If you try to use an integer constant in an arithmetic operation with a UDM field whose type is an unsigned integer, you will get an error. For example:

events:
  $total_bytes = $e.network.received_bytes * 2

The field udm.network.received_bytes is an unsigned integer. This happens due to integer constants defaulting to signed integers, which don't work with unsigned integers in arithmetic operations.

The workaround is to force the integer constant to a float which will then work with the unsigned integer. For example:

events:
  $total_bytes = $e.network.received_bytes * (2/1)

Eventual consistency and false positives in GeoIP enrichment

The system prioritizes speed over immediate accuracy in the initial enrichment stages (Streaming and Latency-Sensitive), which can lead to missing data and potential false positives. The system will continue to enrich the data in the background, but the data may not be available when the rule is run. This is part of the normal eventual consistency process. To avoid these types of false positives, don't rely on enriched fields to exist in events for triggering detections.

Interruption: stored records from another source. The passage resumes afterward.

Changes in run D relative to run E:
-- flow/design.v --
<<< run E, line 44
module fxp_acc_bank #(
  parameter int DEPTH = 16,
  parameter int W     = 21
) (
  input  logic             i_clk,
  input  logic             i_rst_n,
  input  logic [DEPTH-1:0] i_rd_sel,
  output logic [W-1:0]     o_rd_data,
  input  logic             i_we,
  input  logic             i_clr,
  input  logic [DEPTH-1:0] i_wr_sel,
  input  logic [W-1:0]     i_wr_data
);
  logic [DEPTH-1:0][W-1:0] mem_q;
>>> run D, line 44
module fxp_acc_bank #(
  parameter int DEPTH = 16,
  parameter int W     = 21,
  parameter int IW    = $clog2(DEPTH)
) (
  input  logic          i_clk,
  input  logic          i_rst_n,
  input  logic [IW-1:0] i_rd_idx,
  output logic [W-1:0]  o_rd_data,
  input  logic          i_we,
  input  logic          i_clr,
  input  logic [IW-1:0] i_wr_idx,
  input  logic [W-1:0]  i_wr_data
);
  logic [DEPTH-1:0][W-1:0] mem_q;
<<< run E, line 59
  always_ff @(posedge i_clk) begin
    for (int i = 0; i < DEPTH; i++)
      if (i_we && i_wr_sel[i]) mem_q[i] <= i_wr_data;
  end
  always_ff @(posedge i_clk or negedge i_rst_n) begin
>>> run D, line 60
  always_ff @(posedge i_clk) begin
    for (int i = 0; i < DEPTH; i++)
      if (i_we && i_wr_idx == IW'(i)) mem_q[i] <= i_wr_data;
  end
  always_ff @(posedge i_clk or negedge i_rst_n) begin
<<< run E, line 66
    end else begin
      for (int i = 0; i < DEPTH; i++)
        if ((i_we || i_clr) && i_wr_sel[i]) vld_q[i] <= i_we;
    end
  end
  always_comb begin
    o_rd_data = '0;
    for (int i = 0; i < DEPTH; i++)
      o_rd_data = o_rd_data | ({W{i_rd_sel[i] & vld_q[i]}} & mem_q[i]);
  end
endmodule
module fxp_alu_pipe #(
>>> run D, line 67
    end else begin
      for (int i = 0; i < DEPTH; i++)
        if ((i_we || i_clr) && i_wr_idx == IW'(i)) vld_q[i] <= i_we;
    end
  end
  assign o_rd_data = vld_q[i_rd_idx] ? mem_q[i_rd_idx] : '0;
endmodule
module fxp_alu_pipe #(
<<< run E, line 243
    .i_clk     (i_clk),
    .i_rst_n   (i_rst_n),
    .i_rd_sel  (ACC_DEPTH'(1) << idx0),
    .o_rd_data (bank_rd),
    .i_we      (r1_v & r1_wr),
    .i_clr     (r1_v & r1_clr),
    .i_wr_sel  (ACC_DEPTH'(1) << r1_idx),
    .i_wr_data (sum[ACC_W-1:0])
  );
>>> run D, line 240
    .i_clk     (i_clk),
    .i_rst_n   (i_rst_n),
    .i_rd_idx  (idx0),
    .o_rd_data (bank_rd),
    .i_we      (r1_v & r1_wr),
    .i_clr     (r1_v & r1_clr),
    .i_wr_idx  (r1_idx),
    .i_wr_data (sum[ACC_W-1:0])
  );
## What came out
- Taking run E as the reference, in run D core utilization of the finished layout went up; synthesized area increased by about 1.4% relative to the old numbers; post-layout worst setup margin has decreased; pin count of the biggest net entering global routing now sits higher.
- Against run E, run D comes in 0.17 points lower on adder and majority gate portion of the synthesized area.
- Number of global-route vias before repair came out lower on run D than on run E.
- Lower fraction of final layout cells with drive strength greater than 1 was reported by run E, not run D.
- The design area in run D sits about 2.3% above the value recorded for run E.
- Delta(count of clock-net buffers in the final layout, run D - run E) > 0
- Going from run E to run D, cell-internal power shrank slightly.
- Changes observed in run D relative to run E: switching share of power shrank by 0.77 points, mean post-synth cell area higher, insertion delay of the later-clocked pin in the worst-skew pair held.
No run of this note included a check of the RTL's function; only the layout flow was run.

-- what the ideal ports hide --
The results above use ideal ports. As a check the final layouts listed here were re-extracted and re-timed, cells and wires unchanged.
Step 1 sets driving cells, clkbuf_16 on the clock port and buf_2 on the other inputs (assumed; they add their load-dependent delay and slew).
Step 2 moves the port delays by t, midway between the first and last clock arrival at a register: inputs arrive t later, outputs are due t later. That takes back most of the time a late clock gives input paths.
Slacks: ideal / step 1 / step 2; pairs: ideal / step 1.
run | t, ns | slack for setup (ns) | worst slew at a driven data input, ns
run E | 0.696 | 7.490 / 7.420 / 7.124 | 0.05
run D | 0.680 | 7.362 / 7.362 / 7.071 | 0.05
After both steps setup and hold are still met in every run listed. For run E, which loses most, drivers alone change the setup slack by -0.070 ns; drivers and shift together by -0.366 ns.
Source: an optimization exercise on an open RTL-to-GDS flow (aim: a short achievable clock period and few clock cycles). Production flows keep margins and buffers that such runs may drop.
RTL that was checked went through simulation tests only; none was proved equivalent to the original.
Power is estimated from default activity; no workload was simulated.

Setup of v6:
Design riscvTop, start of the top module:
module riscvTop (
   input  logic                           CLK,
   input  logic                           RSTn,
   output logic                           iMemCsn,
   output logic [riscvPkg::addrWidth-1:0] iMemAddr,   
   input  logic [31:0]                    iMemData,
   output logic                           dMemCsn,
   output logic [riscvPkg::addrWidth-1:0] dMemAddr,   
   output logic [31:0]                    dMemDout,
   input  logic [31:0]                    dMemData,
   output logic                           dMemWen,
   output logic                           rfWe,
   output logic [4:0]                     rfRa1,
   output logic [4:0]                     rfRa2,
   output logic [4:0]                     rfWa,
   input  logic [31:0]                    rfRd1,
   input  logic [31:0]                    rfRd2,
   output logic [31:0]                    rfWd,
   output logic                           halt,
   output logic [31:0]                    numInst
);
Settings: LEC_CHECK=0, CAP_MARGIN=20, CORE_MARGIN=2, CORE_UTILIZATION=40, SETUP_SLACK_MARGIN=5, SLEW_MARGIN=20, SYNTH_HIERARCHICAL=1, SYNTH_MINIMUM_KEEP_SIZE=0, TNS_END_PERCENT=100; clock period 7.0 ns.
standard.sh (not shown) runs the stock make flow with config.mk's settings and CLKGATE_MAP_FILE= SYNTH_SCRIPT=/design/flow/synth_recipe.tcl, a recipe that flattens the netlist after the stock synthesis.
==> flow/flow/run.sh <==
#!/bin/bash
# The standard layout, with the resizer free to change a cell's footprint
# (sky130hd's platform default restricts sizing to same-footprint swaps).
set -euo pipefail
bash standard.sh MATCH_CELL_FOOTPRINT=0 finish > standard.log 2>&1
v6 | stages: all done | timing, DRC, antenna: all pass
Testbench counts of v6, summed over its fixed seeds: cycles 42,309.
#### Input delta (v7 over v6)
==> flow/run.sh (new file) <==
#!/bin/bash
# synth_recipe.tcl (not shown) runs the flow's synth.tcl, then flattens the netlist and writes it again
# the make line also repeats each setting of config.mk as NAME=value (left out here)
make -C /OpenROAD-flow-scripts/flow DESIGN_CONFIG=/design/flow/config.mk WORK_HOME=/design/flow/orfs CLKGATE_MAP_FILE= SYNTH_SCRIPT=/design/flow/synth_recipe.tcl finish
removed: flow/flow/run.sh
removed: flow/standard.sh
- v6 → v7: area added between synthesis and finish up 3.8 points, maximum clock frequency moved down, clock buffer and inverter area fraction after layout went down 0.17 points, transition at the pin with the smallest max-transition slack rose 0.085 ns.
- Relative to v6, the buffer count excluding the clock tree in the final layout of v7 is higher by 7.6%.
- For the sequential share of layout area, v7 came in 0.56 points lower than v6 did.
- From v6 to v7 the numbers moved as follows: power in combinational cells rose about 3%; clock group share of total power lost 0.8 points; normalized max-slew margin has decreased.

========
== old ==
Another version of the RTL of riscvTop (not shown whole).
For scale: roughly 2400 cells after synthesis, roughly 270 I/O pins.
Settings: LEC_CHECK=0, ABC_CLOCK_PERIOD_IN_PS=2500, CAP_MARGIN=20, CORE_MARGIN=2, CORE_UTILIZATION=40, SETUP_SLACK_MARGIN=4, SLEW_MARGIN=20, TNS_END_PERCENT=100; clock period 7.0 ns.
run.sh (not shown) runs the stock make flow with config.mk's settings and CLKGATE_MAP_FILE= SYNTH_SCRIPT=/design/flow/synth_recipe.tcl, a recipe that flattens the netlist after the stock synthesis.
Stock flow here: none of the scripts above is used.
Modified inputs, new compared to old
==> flow/flow/run.sh (new file) <==
#!/bin/bash
# The standard layout, with the resizer free to change a cell's footprint
# (sky130hd's platform default restricts sizing to same-footprint swaps).
set -euo pipefail
bash standard.sh MATCH_CELL_FOOTPRINT=0 finish > standard.log 2>&1
==> flow/standard.sh (new file) <==
#!/bin/bash
# synth_recipe.tcl (not shown) runs the flow's synth.tcl, then flattens the netlist and writes it again
# the make line also repeats each setting of config.mk as NAME=value (left out here)
make -C /OpenROAD-flow-scripts/flow DESIGN_CONFIG=/design/flow/config.mk WORK_HOME=/design/flow/orfs CLKGATE_MAP_FILE= SYNTH_SCRIPT=/design/flow/synth_recipe.tcl "${@:-finish}"
removed: flow/run.sh
==> notes.md <==
The final wirelength of new was superior to that of old.
Part of the cycle the worst path needs: new vs old down 0.17 points
new ended with every stage complete and zero timing, DRC or antenna violations.
In new relative to old, via count of the first global-routing pass had gone up slightly.
The portion of total power attributed to the clock network of new is higher than that of old.
Between old and new, the total power does not differ in any meaningful way.
No run of this note included a check of the RTL's function; only the layout flow was run.

-- re-timing with driven ports --
No port has a modelled driver above. Below, the same layouts with a new extraction and two added sets of constraints.
Step 1: set_driving_cell puts a clkbuf_16 on CLK and a buf_2 on each other input, an assumption about the parent block.
Step 2 also shifts input and output timing later by t, the mid clock arrival at the registers, as if the neighbouring blocks saw the same clock.
Three values: ideal ports, drivers, drivers and shift; two values: the first two.
run | t, ns | setup slack, ns | worst setup path after step 2 | worst register clock-pin slew, ns | worst data-port slew with drivers (ns)
v6 | 0.710 | 4.443 / 4.375 / 3.868 | input to register | 0.07 / 0.07 | 0.17
v7 | 0.701 | 4.399 / 4.399 / 3.874 | input to register | 0.07 / 0.07 | 0.17
old | 0.585 | 3.695 / 3.695 / 3.458 | input to register | 0.07 / 0.07 | 0.08
new | 0.585 | 3.707 / 3.707 / 3.376 | input to register | 0.07 / 0.07 | 0.08
After both steps every run listed still meets setup and hold. For v6, which loses most, drivers alone change the setup slack by -0.068 ns; drivers and shift together by -0.575 ns.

For example, consider this rule event:

$e.principal.ip_geo_artifact.network.asn = "16509" AND
$e.principal.ip_geo_artifact.location.country_or_region = "United Kingdom"

The rule relies on the fact that the event must have $e.principal.ip_geo_artifact.network.asn = "16509" AND $e.principal.ip_geo_artifact.location.country_or_region = "United Kingdom" which are both enriched fields. If the enrichment is not completed in time, the rule will produce a false positive.

To avoid this, a better check for this rule would be:

$e.principal.ip_geo_artifact.network.asn != "" AND 
$e.principal.ip_geo_artifact.network.asn = "16509" AND
$e.principal.ip_geo_artifact.location.country_or_region != "" AND
$e.principal.ip_geo_artifact.location.country_or_region = "United Kingdom"

This rule eliminates the possibility of the event being triggered by IPs with the ASN 16509 but located outside the UK. This improves the overall precision of the rule.